▶ **WHAT THIS TASK INVOLVES**
Write out exactly what each line says, starting with the first line below and ending on the one with "-- per-layer routing".

▶ **DATA TO PROCESS**
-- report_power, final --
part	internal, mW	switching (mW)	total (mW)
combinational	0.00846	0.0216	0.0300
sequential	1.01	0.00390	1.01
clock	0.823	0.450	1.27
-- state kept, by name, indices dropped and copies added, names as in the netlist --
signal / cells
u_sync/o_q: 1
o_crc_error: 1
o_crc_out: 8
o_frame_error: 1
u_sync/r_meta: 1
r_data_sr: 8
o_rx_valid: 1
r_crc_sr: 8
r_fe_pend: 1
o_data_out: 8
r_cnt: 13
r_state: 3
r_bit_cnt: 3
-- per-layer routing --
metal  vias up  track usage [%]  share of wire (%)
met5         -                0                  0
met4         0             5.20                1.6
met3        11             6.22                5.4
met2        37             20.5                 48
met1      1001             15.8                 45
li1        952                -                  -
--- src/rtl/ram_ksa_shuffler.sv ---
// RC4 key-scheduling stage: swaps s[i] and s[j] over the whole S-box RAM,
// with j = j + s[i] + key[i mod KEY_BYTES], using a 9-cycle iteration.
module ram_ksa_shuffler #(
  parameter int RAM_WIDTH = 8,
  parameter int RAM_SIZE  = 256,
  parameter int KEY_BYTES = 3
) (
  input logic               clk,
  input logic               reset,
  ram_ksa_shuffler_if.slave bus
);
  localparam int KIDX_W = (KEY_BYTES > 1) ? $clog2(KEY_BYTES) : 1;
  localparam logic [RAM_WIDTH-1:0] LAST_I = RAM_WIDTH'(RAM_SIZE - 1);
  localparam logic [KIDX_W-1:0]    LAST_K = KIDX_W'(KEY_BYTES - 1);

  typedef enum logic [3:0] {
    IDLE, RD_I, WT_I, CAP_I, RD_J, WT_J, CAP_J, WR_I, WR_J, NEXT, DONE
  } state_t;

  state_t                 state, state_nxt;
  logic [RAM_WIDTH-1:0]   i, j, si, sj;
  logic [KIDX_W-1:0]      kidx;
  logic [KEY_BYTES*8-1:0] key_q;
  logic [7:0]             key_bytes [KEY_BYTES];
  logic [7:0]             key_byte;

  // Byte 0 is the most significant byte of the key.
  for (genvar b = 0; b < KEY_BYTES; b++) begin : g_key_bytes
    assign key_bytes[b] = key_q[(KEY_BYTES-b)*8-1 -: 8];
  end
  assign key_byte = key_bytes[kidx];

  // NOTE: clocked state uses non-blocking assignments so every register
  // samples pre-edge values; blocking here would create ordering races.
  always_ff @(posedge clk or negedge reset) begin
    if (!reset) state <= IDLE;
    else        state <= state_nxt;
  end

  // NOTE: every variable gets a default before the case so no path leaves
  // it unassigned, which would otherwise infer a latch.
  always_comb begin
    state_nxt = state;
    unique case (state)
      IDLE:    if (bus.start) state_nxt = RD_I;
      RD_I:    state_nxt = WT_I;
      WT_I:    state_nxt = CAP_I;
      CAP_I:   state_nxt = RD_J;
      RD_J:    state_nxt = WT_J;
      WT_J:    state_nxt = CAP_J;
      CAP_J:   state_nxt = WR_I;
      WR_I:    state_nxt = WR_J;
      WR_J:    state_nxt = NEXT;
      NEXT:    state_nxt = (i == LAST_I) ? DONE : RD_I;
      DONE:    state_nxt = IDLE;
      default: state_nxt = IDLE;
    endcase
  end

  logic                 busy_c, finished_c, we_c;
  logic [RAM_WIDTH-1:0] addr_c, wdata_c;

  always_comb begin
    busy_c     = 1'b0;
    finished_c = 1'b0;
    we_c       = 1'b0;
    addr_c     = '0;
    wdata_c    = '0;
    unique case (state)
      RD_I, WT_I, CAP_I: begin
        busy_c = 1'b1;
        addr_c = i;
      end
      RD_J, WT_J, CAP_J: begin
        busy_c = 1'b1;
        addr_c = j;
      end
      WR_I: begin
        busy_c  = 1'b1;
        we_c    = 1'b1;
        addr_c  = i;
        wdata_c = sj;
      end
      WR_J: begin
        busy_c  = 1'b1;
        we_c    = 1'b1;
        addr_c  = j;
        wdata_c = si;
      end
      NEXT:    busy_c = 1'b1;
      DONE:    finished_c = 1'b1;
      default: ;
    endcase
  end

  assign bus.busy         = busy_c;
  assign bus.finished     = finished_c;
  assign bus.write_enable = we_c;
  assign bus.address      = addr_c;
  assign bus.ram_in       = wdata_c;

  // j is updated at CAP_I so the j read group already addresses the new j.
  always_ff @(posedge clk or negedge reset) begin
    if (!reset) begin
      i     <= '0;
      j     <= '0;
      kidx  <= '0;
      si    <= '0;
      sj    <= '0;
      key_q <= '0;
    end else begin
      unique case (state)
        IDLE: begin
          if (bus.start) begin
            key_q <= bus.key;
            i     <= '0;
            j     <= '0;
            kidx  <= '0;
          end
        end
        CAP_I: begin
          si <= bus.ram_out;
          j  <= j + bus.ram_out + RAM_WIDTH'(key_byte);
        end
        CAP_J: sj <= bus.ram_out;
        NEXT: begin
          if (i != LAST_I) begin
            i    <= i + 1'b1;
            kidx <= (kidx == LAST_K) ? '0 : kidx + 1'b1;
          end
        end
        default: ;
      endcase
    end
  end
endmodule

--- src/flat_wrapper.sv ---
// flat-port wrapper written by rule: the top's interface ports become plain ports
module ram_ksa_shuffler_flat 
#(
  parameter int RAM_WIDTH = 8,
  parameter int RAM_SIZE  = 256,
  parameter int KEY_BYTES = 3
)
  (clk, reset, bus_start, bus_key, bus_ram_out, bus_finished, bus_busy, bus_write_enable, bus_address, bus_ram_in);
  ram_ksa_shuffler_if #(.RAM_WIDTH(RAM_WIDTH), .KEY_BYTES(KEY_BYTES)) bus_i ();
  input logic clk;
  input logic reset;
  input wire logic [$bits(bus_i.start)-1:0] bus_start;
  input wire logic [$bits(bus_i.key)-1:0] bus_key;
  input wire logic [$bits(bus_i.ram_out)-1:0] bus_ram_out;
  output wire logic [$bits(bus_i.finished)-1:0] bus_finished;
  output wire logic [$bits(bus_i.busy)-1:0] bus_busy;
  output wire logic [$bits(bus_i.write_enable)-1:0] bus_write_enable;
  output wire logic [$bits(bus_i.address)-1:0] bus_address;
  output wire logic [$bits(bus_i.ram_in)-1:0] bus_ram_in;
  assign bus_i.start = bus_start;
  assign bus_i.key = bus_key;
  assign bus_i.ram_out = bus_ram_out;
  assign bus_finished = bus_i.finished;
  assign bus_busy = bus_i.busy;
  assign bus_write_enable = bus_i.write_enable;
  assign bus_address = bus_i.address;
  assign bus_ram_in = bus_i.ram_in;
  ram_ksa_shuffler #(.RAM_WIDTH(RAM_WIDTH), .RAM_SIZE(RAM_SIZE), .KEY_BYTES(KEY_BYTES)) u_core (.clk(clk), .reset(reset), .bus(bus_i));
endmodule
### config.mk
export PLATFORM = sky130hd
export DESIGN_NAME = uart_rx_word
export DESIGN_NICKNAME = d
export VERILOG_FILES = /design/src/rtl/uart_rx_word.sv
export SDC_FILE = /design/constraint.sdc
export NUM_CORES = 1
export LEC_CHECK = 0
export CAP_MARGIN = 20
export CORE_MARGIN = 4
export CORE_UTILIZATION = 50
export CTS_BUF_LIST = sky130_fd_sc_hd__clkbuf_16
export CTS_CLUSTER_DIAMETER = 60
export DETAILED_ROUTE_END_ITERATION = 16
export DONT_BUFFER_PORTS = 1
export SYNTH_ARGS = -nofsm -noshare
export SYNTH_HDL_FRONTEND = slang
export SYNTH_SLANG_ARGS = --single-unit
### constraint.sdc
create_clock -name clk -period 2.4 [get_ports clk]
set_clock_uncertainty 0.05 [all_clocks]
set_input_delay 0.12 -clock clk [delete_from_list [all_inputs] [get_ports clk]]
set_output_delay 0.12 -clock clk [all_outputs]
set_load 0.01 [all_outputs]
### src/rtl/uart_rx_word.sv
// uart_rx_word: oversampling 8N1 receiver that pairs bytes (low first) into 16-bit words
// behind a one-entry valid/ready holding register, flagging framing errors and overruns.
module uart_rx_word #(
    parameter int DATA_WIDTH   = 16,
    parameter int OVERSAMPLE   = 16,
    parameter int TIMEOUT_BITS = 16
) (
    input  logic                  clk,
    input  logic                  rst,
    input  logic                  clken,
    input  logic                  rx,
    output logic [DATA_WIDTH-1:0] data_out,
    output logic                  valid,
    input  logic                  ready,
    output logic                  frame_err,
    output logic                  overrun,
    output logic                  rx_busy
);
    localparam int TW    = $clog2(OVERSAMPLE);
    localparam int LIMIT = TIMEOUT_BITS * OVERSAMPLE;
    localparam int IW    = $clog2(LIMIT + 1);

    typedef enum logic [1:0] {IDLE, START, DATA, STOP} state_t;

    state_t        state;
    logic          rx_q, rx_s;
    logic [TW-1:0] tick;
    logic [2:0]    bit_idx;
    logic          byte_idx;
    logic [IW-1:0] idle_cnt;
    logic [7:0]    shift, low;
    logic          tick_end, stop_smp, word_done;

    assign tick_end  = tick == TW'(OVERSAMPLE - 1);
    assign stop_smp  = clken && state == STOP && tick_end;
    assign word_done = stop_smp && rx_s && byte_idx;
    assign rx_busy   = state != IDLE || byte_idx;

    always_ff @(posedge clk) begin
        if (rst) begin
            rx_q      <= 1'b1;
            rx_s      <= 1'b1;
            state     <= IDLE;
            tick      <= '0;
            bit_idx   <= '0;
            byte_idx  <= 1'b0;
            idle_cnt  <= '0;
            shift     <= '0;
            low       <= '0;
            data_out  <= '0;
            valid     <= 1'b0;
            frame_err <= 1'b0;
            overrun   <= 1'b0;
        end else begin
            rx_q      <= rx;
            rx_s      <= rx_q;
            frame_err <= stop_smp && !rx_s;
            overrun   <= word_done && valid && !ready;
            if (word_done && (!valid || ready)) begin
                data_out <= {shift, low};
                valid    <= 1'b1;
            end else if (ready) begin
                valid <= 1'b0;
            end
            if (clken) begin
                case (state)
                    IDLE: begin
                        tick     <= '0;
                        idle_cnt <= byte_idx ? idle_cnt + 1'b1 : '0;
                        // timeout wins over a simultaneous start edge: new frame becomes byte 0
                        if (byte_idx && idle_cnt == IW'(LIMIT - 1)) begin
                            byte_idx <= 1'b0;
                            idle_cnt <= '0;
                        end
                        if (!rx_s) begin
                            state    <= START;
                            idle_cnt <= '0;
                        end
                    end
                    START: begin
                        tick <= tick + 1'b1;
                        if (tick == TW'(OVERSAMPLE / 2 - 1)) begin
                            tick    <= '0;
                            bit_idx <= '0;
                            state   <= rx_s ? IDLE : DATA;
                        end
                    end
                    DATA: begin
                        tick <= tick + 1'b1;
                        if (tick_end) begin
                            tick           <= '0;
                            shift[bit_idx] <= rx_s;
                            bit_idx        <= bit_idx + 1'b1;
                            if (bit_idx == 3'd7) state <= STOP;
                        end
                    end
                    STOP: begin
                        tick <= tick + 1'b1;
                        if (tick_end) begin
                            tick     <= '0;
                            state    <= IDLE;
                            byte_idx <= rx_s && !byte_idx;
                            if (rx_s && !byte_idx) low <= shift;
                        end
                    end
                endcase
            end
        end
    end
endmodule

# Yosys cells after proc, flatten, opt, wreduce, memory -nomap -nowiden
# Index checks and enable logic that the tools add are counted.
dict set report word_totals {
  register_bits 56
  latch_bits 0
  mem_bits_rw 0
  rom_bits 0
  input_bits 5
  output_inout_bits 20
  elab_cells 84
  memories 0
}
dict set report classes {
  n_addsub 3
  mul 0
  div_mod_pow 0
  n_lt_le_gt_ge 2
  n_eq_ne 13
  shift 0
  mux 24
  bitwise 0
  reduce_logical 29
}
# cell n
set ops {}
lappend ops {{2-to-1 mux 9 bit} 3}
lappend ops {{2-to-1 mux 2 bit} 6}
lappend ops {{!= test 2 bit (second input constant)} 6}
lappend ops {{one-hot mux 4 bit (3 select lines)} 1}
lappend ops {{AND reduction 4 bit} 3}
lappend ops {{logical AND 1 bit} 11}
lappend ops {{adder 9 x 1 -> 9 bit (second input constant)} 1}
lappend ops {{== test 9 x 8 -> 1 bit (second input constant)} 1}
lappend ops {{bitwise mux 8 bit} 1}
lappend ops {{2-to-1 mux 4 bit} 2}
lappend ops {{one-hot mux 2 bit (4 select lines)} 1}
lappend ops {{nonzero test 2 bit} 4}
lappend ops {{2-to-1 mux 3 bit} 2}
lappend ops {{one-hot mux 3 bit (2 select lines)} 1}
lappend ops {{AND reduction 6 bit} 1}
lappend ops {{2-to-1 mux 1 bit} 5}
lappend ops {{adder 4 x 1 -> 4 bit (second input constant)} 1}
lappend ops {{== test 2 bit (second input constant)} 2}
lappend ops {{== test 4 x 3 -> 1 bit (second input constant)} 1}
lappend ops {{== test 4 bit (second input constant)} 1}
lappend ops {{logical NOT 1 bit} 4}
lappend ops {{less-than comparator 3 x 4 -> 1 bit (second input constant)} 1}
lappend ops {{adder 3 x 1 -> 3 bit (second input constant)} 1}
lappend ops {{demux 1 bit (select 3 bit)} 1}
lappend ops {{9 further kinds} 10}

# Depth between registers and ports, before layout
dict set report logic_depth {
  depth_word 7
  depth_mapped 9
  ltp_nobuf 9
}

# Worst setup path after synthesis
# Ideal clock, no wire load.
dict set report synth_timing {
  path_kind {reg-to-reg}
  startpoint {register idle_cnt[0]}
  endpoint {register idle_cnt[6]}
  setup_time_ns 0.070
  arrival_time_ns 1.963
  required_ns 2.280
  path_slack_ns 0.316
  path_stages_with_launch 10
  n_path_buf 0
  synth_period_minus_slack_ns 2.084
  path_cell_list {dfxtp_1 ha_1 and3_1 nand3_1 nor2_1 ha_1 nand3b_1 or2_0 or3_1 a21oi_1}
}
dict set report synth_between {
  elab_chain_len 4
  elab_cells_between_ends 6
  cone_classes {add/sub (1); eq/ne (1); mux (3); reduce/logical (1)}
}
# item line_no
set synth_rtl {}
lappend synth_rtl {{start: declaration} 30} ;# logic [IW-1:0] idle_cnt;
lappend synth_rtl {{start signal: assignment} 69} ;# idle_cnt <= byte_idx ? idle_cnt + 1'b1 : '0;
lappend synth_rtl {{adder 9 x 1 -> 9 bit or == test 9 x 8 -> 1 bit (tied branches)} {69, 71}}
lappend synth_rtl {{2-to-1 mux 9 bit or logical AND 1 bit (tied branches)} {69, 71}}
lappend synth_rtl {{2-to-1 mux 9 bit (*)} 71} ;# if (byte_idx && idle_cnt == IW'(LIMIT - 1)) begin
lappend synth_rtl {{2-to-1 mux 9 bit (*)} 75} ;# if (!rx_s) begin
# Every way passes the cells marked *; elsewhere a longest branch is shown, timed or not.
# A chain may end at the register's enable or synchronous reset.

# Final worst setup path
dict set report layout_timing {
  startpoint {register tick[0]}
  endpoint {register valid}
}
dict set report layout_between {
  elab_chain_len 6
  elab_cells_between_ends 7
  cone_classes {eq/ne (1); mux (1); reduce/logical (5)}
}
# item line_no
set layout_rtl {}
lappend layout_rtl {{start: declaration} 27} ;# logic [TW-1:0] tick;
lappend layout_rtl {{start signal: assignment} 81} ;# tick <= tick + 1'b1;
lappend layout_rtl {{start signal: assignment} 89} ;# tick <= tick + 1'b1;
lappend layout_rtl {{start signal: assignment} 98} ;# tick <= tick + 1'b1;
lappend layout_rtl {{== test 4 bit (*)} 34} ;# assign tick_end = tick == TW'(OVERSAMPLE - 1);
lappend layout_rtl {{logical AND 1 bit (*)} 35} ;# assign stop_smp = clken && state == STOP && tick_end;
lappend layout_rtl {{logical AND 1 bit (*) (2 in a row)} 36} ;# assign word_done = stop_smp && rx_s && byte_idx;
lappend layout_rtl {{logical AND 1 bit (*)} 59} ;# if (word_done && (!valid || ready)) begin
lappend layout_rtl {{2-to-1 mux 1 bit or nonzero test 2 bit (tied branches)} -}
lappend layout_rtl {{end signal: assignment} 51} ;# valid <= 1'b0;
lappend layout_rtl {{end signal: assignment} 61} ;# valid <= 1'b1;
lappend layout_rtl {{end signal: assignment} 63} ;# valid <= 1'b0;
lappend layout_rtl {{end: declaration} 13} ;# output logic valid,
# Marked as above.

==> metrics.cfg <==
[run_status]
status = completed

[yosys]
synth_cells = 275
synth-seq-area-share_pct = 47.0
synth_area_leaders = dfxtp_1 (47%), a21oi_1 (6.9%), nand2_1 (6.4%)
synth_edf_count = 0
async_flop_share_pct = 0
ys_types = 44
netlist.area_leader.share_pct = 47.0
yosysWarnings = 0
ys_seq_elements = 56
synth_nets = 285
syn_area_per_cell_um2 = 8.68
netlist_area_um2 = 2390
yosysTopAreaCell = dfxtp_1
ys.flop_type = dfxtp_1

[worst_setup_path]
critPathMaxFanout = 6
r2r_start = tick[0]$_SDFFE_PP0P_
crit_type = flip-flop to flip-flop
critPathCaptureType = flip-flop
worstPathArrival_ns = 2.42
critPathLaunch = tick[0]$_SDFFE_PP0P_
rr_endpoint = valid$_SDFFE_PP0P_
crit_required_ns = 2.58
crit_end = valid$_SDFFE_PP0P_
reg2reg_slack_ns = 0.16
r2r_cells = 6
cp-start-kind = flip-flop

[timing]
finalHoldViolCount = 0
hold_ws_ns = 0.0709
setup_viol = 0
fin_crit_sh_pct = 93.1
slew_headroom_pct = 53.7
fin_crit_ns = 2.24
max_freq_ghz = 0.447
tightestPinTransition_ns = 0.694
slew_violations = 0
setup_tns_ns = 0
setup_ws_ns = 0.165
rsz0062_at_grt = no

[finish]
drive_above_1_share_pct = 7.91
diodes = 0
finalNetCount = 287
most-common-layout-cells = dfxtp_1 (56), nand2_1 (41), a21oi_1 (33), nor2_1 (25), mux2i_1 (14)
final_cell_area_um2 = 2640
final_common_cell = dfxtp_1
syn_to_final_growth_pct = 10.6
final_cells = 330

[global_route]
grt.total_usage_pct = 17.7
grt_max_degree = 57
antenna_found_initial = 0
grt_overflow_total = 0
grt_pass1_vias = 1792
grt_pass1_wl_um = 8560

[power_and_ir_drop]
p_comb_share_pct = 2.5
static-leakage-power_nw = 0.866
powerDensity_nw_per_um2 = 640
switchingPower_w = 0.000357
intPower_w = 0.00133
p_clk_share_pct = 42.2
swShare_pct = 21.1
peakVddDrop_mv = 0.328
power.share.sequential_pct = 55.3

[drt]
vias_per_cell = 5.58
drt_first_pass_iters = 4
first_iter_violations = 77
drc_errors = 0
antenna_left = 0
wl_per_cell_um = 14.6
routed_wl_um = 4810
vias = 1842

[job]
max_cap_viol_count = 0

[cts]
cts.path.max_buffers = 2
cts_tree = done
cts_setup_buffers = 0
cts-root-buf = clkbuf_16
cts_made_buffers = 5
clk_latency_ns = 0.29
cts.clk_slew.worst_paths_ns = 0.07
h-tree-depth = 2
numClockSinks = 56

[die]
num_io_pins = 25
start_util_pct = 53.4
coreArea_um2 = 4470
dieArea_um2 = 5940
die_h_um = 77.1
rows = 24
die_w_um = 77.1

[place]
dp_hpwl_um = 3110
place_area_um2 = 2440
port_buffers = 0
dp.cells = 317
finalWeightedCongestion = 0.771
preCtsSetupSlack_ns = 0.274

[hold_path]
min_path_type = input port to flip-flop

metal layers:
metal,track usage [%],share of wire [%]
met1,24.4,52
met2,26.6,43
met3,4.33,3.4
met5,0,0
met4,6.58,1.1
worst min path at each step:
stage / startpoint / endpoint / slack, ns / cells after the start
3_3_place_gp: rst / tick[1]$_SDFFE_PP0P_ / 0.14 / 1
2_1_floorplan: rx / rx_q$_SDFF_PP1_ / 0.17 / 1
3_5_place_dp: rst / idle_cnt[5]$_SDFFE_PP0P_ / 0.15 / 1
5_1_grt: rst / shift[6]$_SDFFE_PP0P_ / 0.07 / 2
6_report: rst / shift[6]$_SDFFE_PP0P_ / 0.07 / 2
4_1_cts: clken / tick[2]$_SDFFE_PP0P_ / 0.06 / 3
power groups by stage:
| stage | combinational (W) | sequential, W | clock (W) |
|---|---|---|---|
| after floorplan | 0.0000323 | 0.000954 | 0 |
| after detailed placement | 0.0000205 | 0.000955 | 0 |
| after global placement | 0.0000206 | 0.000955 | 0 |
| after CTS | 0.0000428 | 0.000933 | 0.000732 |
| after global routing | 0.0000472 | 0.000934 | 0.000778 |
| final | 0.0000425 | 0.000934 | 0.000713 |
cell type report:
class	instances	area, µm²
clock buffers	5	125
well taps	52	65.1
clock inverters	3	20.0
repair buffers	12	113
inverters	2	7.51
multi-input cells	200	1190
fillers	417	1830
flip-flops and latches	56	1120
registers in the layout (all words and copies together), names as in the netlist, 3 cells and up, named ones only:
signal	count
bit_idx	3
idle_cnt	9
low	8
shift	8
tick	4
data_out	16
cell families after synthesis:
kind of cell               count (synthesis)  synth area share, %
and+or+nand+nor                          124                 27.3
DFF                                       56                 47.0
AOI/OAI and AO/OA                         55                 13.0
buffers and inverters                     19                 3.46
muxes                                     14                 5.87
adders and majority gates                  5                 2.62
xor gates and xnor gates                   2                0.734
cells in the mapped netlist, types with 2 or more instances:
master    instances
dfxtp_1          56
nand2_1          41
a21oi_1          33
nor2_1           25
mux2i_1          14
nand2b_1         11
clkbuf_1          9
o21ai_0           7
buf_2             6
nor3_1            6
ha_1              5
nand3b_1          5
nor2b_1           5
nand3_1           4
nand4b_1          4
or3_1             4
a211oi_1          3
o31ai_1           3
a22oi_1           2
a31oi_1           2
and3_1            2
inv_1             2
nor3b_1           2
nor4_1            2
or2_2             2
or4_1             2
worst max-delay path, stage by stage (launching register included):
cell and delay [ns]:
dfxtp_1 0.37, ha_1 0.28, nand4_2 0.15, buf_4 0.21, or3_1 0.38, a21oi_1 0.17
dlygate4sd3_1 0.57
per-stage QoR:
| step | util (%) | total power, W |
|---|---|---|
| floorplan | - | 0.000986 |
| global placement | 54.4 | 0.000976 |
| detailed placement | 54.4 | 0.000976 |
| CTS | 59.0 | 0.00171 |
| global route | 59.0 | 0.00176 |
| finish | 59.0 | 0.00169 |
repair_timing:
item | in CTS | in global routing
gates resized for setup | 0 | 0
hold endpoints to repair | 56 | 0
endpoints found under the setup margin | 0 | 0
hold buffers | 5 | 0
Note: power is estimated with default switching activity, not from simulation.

▶ **EXERCISE RESULT**
-- report_power, final --
part	internal, mW	switching (mW)	total (mW)
combinational	0.00846	0.0216	0.0300
sequential	1.01	0.00390	1.01
clock	0.823	0.450	1.27
-- state kept, by name, indices dropped and copies added, names as in the netlist --
signal / cells
u_sync/o_q: 1
o_crc_error: 1
o_crc_out: 8
o_frame_error: 1
u_sync/r_meta: 1
r_data_sr: 8
o_rx_valid: 1
r_crc_sr: 8
r_fe_pend: 1
o_data_out: 8
r_cnt: 13
r_state: 3
r_bit_cnt: 3
-- per-layer routing --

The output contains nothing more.